> **TASK TO COMPLETE**
Please repeat exactly the lines below from the one containing "global route: 3317" down to the one containing "in_flight | 5 |", both included, and nothing else.

> **INPUT**
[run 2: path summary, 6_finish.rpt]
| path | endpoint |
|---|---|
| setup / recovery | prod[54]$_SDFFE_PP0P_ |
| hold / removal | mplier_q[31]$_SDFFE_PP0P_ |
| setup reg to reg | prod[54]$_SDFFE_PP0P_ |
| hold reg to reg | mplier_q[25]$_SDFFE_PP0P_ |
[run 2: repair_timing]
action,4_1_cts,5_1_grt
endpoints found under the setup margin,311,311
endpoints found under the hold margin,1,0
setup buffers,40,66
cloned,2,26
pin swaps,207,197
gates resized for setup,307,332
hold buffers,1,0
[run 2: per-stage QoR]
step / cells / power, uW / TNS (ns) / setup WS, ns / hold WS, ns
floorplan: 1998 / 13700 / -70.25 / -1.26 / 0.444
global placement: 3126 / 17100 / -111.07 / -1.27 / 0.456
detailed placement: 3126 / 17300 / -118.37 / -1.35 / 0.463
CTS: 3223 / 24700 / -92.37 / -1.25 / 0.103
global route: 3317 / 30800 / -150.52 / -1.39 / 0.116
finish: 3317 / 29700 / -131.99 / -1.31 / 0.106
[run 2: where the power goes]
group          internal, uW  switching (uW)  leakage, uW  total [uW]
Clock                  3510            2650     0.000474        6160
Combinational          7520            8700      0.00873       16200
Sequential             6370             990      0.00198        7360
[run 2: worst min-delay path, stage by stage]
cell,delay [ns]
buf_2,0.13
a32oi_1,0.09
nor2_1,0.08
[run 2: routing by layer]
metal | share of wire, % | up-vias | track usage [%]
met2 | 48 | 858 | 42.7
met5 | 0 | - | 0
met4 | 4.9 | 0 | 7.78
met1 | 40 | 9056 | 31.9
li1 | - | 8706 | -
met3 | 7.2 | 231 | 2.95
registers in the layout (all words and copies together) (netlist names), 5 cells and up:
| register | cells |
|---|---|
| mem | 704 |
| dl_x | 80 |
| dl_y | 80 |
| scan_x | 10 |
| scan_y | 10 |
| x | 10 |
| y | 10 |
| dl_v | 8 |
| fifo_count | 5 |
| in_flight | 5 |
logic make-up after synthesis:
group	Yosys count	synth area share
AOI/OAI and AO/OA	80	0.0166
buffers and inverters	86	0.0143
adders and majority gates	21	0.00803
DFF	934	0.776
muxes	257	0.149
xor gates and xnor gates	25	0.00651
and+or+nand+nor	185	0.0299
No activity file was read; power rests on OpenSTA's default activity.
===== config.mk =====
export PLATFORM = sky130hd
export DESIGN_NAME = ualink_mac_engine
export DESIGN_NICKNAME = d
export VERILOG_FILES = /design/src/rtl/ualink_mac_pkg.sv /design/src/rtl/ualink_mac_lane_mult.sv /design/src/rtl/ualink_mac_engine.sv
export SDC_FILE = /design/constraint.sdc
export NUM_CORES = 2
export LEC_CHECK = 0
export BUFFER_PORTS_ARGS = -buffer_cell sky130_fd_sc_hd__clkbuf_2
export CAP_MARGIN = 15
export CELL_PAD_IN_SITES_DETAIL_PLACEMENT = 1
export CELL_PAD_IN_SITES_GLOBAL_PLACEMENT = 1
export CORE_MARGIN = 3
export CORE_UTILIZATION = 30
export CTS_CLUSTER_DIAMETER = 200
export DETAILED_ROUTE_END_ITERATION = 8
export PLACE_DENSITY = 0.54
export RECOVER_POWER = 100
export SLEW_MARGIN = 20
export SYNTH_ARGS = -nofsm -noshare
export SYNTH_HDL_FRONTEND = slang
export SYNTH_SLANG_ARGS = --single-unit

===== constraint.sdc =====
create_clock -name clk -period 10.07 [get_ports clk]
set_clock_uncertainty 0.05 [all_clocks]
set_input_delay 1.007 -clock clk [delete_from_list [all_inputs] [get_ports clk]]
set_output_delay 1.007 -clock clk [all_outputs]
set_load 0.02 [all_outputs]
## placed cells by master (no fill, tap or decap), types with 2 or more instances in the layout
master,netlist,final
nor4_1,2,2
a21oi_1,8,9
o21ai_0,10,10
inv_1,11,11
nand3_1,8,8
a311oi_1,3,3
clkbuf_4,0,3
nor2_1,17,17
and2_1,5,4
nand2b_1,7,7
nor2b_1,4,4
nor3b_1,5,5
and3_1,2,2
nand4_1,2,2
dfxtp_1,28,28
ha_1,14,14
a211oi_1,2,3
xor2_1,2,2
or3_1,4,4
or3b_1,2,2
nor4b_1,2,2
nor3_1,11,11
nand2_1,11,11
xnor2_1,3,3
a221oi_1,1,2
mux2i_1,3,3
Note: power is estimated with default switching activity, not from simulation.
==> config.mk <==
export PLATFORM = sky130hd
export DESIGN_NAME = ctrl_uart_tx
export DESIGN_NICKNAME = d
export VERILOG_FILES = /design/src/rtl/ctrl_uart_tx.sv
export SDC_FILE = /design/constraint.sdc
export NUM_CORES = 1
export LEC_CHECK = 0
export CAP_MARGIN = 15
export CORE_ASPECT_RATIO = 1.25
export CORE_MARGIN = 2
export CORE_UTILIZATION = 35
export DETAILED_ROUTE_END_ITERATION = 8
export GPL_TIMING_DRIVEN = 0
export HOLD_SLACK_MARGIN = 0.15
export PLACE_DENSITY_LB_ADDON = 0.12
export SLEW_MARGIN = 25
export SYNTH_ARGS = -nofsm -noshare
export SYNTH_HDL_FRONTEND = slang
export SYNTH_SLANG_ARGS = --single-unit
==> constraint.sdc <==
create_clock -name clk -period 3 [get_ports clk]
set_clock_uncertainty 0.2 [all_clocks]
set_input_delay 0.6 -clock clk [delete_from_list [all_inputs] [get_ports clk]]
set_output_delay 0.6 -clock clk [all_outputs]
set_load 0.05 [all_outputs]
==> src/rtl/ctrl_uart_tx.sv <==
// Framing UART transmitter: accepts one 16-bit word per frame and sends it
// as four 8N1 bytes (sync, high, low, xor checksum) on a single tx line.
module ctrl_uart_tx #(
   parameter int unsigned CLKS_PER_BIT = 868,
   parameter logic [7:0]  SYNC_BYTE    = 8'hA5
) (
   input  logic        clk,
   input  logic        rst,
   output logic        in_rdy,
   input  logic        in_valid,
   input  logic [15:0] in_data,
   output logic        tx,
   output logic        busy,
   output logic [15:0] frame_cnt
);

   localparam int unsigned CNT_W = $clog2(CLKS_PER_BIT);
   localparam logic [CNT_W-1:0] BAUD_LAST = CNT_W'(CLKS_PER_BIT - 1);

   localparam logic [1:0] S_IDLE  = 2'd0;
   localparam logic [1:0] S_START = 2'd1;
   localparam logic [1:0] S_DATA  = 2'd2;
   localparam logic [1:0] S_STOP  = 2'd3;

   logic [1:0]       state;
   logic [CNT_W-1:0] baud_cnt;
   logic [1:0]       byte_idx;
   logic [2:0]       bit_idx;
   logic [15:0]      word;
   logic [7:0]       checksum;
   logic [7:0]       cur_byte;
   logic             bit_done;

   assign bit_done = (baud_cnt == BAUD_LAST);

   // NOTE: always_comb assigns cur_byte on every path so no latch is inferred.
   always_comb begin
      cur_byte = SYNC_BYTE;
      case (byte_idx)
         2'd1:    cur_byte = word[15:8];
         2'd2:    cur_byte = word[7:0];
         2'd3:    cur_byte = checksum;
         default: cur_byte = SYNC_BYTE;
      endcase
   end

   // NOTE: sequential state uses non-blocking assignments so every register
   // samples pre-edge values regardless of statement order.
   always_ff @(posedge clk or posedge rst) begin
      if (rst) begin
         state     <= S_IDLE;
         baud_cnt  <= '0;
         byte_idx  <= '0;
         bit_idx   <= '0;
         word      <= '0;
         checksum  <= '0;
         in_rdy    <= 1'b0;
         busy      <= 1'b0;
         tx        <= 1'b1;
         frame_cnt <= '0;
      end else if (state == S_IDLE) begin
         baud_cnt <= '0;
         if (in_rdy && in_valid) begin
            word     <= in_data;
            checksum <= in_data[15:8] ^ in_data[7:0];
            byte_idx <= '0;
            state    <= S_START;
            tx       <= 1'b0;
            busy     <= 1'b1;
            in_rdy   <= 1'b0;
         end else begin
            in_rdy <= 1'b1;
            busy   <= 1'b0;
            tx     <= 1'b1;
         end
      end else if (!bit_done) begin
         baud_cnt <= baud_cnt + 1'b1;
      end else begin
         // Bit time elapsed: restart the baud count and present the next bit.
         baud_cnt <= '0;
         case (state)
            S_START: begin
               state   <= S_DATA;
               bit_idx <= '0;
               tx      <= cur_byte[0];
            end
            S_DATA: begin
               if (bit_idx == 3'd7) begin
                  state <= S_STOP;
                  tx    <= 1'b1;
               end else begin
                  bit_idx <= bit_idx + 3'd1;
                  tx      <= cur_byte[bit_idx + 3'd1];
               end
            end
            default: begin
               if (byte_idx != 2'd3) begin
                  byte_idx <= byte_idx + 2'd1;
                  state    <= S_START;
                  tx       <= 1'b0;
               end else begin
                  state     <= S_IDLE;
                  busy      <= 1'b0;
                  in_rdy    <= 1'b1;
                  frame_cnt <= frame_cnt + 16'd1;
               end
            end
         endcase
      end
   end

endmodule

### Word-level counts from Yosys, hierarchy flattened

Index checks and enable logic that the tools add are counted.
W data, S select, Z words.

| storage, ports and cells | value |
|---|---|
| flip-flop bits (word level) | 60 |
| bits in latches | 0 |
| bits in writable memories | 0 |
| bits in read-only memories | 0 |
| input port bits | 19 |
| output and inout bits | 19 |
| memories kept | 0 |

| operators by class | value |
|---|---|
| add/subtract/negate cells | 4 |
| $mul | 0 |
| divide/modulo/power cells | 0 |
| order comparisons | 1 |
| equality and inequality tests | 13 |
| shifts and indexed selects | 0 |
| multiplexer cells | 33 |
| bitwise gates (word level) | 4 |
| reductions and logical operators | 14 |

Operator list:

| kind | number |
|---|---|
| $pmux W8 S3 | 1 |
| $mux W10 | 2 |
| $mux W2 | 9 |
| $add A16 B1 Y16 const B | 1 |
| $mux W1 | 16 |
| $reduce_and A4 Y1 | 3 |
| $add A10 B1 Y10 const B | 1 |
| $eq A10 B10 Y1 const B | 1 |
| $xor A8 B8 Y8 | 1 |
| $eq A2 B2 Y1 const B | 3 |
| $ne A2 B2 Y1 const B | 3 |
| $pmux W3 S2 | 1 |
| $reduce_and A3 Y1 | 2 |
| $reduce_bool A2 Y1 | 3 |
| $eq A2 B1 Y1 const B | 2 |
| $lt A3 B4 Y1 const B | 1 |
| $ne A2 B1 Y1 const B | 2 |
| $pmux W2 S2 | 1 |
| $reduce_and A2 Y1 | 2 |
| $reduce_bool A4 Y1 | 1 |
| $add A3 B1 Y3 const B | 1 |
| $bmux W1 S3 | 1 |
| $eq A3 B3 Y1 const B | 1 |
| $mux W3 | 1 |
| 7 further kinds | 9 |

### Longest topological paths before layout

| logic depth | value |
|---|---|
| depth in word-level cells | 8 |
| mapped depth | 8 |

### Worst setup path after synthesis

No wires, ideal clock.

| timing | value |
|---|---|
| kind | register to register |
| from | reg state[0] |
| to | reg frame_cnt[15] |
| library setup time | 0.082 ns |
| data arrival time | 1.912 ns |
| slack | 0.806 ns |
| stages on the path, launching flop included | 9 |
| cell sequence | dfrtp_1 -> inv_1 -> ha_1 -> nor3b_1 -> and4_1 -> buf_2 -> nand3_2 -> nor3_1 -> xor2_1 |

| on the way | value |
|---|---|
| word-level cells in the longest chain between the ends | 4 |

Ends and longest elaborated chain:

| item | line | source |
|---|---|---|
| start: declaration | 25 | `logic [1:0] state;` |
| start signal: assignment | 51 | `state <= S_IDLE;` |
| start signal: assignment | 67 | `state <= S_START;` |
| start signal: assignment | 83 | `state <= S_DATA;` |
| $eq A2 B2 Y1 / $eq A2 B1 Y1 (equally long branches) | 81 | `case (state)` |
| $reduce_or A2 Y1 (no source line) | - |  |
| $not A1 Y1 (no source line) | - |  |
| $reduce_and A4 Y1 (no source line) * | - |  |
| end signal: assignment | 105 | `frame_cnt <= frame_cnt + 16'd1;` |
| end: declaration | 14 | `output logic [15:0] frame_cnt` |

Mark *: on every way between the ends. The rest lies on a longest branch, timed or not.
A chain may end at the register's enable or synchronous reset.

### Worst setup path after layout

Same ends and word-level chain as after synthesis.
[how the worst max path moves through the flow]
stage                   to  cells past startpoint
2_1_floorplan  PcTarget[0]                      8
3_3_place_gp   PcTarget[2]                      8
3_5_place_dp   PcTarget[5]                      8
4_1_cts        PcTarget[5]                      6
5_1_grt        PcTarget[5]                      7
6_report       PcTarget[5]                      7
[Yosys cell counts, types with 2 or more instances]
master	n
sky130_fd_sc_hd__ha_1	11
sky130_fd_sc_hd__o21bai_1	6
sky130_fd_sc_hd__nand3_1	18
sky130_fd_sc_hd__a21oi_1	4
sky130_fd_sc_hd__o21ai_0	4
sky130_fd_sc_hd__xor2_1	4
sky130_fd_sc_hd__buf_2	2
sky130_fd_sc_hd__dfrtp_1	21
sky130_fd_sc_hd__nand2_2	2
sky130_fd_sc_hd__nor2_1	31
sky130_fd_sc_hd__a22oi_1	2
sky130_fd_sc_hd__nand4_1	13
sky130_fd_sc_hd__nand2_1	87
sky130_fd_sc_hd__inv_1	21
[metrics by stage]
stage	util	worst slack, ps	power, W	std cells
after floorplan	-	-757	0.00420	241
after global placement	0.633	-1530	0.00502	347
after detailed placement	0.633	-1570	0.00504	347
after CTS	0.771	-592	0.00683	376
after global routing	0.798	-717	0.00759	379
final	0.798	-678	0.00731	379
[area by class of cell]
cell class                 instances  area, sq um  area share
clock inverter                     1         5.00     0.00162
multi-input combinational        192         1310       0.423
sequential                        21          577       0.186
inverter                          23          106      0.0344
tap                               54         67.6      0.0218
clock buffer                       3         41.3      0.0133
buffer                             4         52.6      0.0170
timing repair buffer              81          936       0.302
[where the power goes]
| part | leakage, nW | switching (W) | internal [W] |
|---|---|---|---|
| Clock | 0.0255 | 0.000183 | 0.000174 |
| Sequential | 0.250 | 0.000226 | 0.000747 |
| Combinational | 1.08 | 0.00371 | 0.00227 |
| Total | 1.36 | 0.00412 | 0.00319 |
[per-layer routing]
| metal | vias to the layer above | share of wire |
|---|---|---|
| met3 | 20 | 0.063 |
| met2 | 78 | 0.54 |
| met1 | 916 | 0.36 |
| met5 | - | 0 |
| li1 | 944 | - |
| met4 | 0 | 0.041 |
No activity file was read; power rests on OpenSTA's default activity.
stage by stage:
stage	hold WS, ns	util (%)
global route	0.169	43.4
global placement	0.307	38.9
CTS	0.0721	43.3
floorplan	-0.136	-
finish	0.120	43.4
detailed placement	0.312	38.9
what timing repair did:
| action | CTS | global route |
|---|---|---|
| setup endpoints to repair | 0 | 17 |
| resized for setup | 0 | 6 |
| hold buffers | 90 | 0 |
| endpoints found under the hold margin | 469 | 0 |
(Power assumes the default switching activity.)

> **SOLUTION**
global route: 3317 / 30800 / -150.52 / -1.39 / 0.116
finish: 3317 / 29700 / -131.99 / -1.31 / 0.106
[run 2: where the power goes]
group          internal, uW  switching (uW)  leakage, uW  total [uW]
Clock                  3510            2650     0.000474        6160
Combinational          7520            8700      0.00873       16200
Sequential             6370             990      0.00198        7360
[run 2: worst min-delay path, stage by stage]
cell,delay [ns]
buf_2,0.13
a32oi_1,0.09
nor2_1,0.08
[run 2: routing by layer]
metal | share of wire, % | up-vias | track usage [%]
met2 | 48 | 858 | 42.7
met5 | 0 | - | 0
met4 | 4.9 | 0 | 7.78
met1 | 40 | 9056 | 31.9
li1 | - | 8706 | -
met3 | 7.2 | 231 | 2.95
registers in the layout (all words and copies together) (netlist names), 5 cells and up:
| register | cells |
|---|---|
| mem | 704 |
| dl_x | 80 |
| dl_y | 80 |
| scan_x | 10 |
| scan_y | 10 |
| x | 10 |
| y | 10 |
| dl_v | 8 |
| fifo_count | 5 |
| in_flight | 5 |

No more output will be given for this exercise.